Eight pesticides, including one of the most commonly used such compounds in the U.S., will get detailed reviews of their impacts on endangered species due to a legal settlement between the EPA and environmentalists.
Ending an eight-year court battle, the Environmental Protection Agency recently signed an agreement with the Tucson-based Center for Biological Diversity and a second group that will require the agency to conduct formal biological evaluations of the pesticides.
The pesticide on that list that’s raised the most concern among the environmentalists is atrazine, which is the second most commonly used herbicide in the United States after glyphosate.
Glyphosate is the active ingredient in Monsanto’s Roundup product that’s used widely on parks and crops around the country. The EPA has already agreed to conduct a similar review of the endangered species impacts of glyphosate, due to a separate court case.
Atrazine has come under increasing criticism from environmentalists and others over its impacts, and it’s been banned in the European Union countries for more than a decade. More than 75 million pounds of it are applied in this country yearly.
The EPA will conduct these evaluations as it weighs whether to re-register these pesticides for use under the Federal Insecticide, Fungicide and Rodenticide Act.
The upcoming evaluations are typically the first step toward preparing a full-scale biological opinion on the impacts of federal actions on imperiled species.
If a federal agency such as EPA concludes that the pesticides may affect the species, the onus then falls upon the U.S. Fish and Wildlife Service to prepare the biological opinions. Those are aimed at determining if the pesticides could either jeopardize a species’ existence or destroy or otherwise illegally damage its prime habitat.
If the wildlife service reaches such a finding, it must then determine what steps must be taken to mitigate the damage or come up with what’s known as a reasonable and prudent alternative to the pesticide in question.
The EPA wrote a fairly scathing risk assessment for atrazine’s ecological impacts back in 2016.
It found that aquatic plant communities are impacted in many areas where atrazine is heavily used, and that there’s a “potential chronic risk” from atrazine use to fish, amphibians and aquatic invertebrates at the same locations.
Overall, the EPA concluded that atrazine use in various areas exceeded the agency’s threshold for health concerns by up to 22, 198 and 62 times for birds, mammals and fish, respectively.
Other pesticides covered by the agreement that, like atrazine, are used to kill insects and/or weeds and other vegetation, are carbaryl, methomyl and simazine.
The agreement also covers four rodenticides commonly used as rat poison: brodifacoum, bromadiolone, warfarin and zinc phosphide.
The agreement was approved on Oct. 18 in U.S. District Court in San Francisco.

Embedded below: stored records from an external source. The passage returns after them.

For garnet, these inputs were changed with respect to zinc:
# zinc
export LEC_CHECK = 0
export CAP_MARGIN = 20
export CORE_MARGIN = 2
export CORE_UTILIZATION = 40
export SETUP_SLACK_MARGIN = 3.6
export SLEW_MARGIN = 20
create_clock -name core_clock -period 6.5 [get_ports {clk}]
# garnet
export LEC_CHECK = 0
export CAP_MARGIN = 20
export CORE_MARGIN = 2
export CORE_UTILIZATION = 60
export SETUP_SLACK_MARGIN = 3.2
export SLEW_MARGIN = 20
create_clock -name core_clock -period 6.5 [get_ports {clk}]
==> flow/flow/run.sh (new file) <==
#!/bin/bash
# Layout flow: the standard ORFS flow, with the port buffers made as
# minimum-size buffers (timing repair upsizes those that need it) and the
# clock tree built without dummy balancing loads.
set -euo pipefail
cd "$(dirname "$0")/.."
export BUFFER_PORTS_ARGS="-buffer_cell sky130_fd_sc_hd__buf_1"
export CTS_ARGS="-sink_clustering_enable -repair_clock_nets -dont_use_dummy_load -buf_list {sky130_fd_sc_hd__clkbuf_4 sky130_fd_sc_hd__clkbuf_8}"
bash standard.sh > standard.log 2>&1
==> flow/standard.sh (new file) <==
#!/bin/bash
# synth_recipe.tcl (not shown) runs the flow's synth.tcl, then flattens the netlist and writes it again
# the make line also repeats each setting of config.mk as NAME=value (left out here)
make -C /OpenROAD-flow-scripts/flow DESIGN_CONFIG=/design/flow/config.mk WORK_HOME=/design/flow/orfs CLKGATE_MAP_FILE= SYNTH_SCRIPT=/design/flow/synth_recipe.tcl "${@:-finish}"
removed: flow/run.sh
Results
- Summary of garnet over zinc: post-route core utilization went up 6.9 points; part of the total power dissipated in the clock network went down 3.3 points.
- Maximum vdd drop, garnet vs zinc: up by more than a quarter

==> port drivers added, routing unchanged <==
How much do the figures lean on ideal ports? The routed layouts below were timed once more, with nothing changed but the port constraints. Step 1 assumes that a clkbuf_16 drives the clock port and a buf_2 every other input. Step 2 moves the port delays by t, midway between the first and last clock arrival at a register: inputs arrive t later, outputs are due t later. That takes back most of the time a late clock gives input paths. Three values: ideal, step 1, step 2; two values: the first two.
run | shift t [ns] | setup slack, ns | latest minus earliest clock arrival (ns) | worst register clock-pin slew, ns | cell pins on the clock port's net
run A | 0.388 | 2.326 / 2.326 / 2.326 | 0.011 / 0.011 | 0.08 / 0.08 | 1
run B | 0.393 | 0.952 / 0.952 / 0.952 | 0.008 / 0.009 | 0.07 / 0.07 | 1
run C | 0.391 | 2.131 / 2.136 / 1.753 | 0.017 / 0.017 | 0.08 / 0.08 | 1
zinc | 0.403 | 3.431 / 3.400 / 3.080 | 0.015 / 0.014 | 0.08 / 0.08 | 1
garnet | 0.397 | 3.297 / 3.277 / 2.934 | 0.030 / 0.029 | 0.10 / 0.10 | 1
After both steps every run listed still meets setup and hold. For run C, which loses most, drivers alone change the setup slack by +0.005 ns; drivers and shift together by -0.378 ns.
What follows belongs to an exercise in optimizing a design on an open flow for small area, a short achievable clock period and few clock cycles per item; a production flow would make more cautious choices.
Function was not checked in any run shown here: the RTL went through the layout flow alone.
Power figures rest on the tool's default switching activity, not on a simulated workload.

==> design/flow/design.v <==
module dsk_decoder (
    input  wire         clk,
    input  wire         rst,
    input  wire         in_valid,
    output wire         in_ready,
    input  wire [183:0] in_key,
    input  wire [4:0]   in_klen,
    output reg          out_valid,
    input  wire         out_ready,
    output reg          out_sign,
    output reg  [1:0]   out_class,
    output reg  [31:0]  out_exp,
    output reg  [5:0]   out_dcnt,
    output reg  [143:0] out_digits,
    output wire [2:0]   out_status,
    output wire [4:0]   out_detail
);
    reg         s0_v;
    reg [183:0] s0_key;
    reg [4:0]   s0_klen;
    reg         s0_tn;                  
    reg         s1_v;
    reg         s1_e1;
    reg [3:0]   s1_det1;
    reg         s1_sign;
    reg [1:0]   s1_cls;
    reg         s1_d1;
    reg         s1_adjpos;
    reg [30:0]  s1_ep;
    reg [119:0] s1_dec;
    reg [3:0]   s1_g;
    reg [6:0]   s1_ke;
    reg         s1_e2;
    reg [3:0]   s1_det2;
    reg         s1_tail;
    wire         a_e1;
    wire [3:0]   a_det1;
    wire         a_sign;
    wire [1:0]   a_cls;
    wire         a_d1;
    wire         a_adjpos;
    wire [30:0]  a_ep;
    wire [119:0] a_dec;
    wire [3:0]   a_g;
    wire [6:0]   a_ke;
    wire         a_e2;
    wire [3:0]   a_det2;
    wire         a_tail;
    dsk_stage_a sa (
        .key(s0_key), .klen(s0_klen), .tn(s0_tn),
        .e1(a_e1), .det1(a_det1), .sign(a_sign), .cls(a_cls), .d1(a_d1),
        .adjpos(a_adjpos), .ep(a_ep), .dec(a_dec), .g(a_g), .ke(a_ke),
        .e2(a_e2), .det2(a_det2), .tail(a_tail)
    );
    wire         b_sign;
    wire [1:0]   b_cls;
    wire [31:0]  b_exp;
    wire [5:0]   b_dcnt;
    wire [143:0] b_digits;
    wire         b_status;
    wire [3:0]   b_detail;
    dsk_stage_b sb (
        .e1(s1_e1), .det1(s1_det1), .sign_in(s1_sign), .cls_in(s1_cls), .d1(s1_d1),
        .adjpos(s1_adjpos), .ep(s1_ep), .dec(s1_dec), .g(s1_g), .ke(s1_ke),
        .e2(s1_e2), .det2(s1_det2), .tail(s1_tail),
        .sign(b_sign), .cls(b_cls), .exp(b_exp), .dcnt(b_dcnt),
        .digits(b_digits), .status(b_status), .detail(b_detail)
    );
    reg         out_st;
    reg [3:0]   out_det;
    reg         sk_v;
    reg         sk_sign;
    reg [1:0]   sk_cls;
    reg [31:0]  sk_exp;
    reg [5:0]   sk_dcnt;
    reg [143:0] sk_digits;
    reg         sk_st;
    reg [3:0]   sk_det;
    assign out_status = {2'b00, out_st};
    assign out_detail = {1'b0, out_det};
    reg  ovn;                           
    reg  rdy;                           
    wire adv  = ~sk_v;                  
    assign in_ready = rdy;
    always @(posedge clk) begin
        if (adv) begin
            s0_key    <= in_key;
            s0_klen   <= in_klen;
            s0_tn     <= ~in_key[180];
            s1_e1     <= a_e1;
            s1_det1   <= a_det1;
            s1_sign   <= a_sign;
            s1_cls    <= a_cls;
            s1_d1     <= a_d1;
            s1_adjpos <= a_adjpos;
            s1_ep     <= a_ep;
            s1_dec    <= a_dec;
            s1_g      <= a_g;
            s1_ke     <= a_ke;
            s1_e2     <= a_e2;
            s1_det2   <= a_det2;
            s1_tail   <= a_tail;
            sk_sign   <= b_sign;
            sk_cls    <= b_cls;
            sk_exp    <= b_exp;
            sk_dcnt   <= b_dcnt;
            sk_digits <= b_digits;
            sk_st     <= b_status;
            sk_det    <= b_detail;
        end
        if (out_ready || ovn) begin
            out_sign   <= sk_v ? sk_sign   : b_sign;
            out_class  <= sk_v ? sk_cls    : b_cls;
            out_exp    <= sk_v ? sk_exp    : b_exp;
            out_dcnt   <= sk_v ? sk_dcnt   : b_dcnt;
            out_st     <= sk_v ? sk_st     : b_status;
            out_det    <= sk_v ? sk_det    : b_detail;
            out_digits[143:112] <= sk_v ? sk_digits[143:112] : b_digits[143:112];
        end
        if (out_ready || (ovn && !sk_v))
            out_digits[111:56] <= sk_v ? sk_digits[111:56] : b_digits[111:56];
        if (out_ready || (ovn && rdy))
            out_digits[55:0] <= sk_v ? sk_digits[55:0] : b_digits[55:0];
    end
    always @(posedge clk) begin
        if (rst) begin
            s0_v      <= 1'b0;
            s1_v      <= 1'b0;
            out_valid <= 1'b0;
            ovn       <= 1'b1;
            sk_v      <= 1'b0;
            rdy       <= 1'b1;
        end else if (sk_v) begin
            if (out_ready) begin
                sk_v <= 1'b0;
                rdy  <= 1'b1;
            end
        end else begin
            s0_v <= in_valid;
            s1_v <= s0_v;
            if (ovn || out_ready) begin
                out_valid <= s1_v;
                ovn       <= ~s1_v;
            end
            else begin
                sk_v <= s1_v;
                rdy  <= ~s1_v;
            end
        end
    end
endmodule
module dsk_add3 (
    input  wire [3:0] i,
    output wire [3:0] o
);
    wire ge5 = i[3] | (i[2] & (i[1] | i[0]));
    assign o[3] = ge5;
    assign o[2] = (~ge5 & i[2]) | (i[3] & i[0]);
    assign o[1] = (~ge5 & i[1]) | (i[2] & i[1] & i[0]) | (i[3] & ~i[0]);
    assign o[0] = i[0] ^ ge5;
endmodule
module dsk_bcd10 (
    input  wire [9:0]  v,
    output wire [11:0] d
);
    wire [3:0] a1, a2, a3, a4, a5, a6, a7;
    wire [3:0] b1, b2, b3, b4;
    dsk_add3 c1 (.i({1'b0, v[9:7]}),  .o(a1));
    dsk_add3 c2 (.i({a1[2:0], v[6]}), .o(a2));
    dsk_add3 c3 (.i({a2[2:0], v[5]}), .o(a3));
    dsk_add3 c4 (.i({a3[2:0], v[4]}), .o(a4));
    dsk_add3 c5 (.i({a4[2:0], v[3]}), .o(a5));
    dsk_add3 c6 (.i({a5[2:0], v[2]}), .o(a6));
    dsk_add3 c7 (.i({a6[2:0], v[1]}), .o(a7));
    dsk_add3 t1 (.i({1'b0, a1[3], a2[3], a3[3]}), .o(b1));
    dsk_add3 t2 (.i({b1[2:0], a4[3]}), .o(b2));
    dsk_add3 t3 (.i({b2[2:0], a5[3]}), .o(b3));
    dsk_add3 t4 (.i({b3[2:0], a6[3]}), .o(b4));
    assign d[3:0]  = {a7[2:0], v[0]};
    assign d[7:4]  = {b4[2:0], a7[3]};
    assign d[11:8] = {b1[3], b2[3], b3[3], b4[3]};
endmodule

The EPA’s review of impacts of atrazine and the other insect and weed killers must be completed by various deadlines during 2021, under the court-approved settlement. Its review of impacts of the four rodenticides must be completed by 2024.
“This victory requires the Trump EPA to finally protect some of our most endangered plants and animals from harmful pesticides,” said Stephanie Parent, a Center for Biological Diversity attorney. “This important step is only the start. We still have work to do to make sure the EPA addresses the harms of all pesticides, as the law requires.”
The center has other lawsuits pending seeking to force EPA to conduct similar endangered species reviews for eight other pesticides, said Parent, who works in Portland, Oregon.
The settlement provides a constructive path forward for completing certain biological evaluations and initiating consultations as necessary, an EPA spokesman said Friday. It also supports EPA’s Endangered Species Protection Program, the spokesman said. That program seeks to carry out EPA’s responsibilities under the Insecticide, Fungicide and Rodenticide Act.
But it’s unfortunate that “it takes a court order for EPA to put protection of our most endangered species above pesticide industry profits,” said Kristin Schafer, executive director of Pesticide Action Network North America. “Assessing the dangers of pesticides and taking action to protect public health and the environment is the agency’s job, and we’ll keep fighting until EPA fulfills its duty.”
The settlement doesn’t say how many of around 1,585 totally federally endangered and threatened plants and animals will be subject to these evaluations. That will be determined later.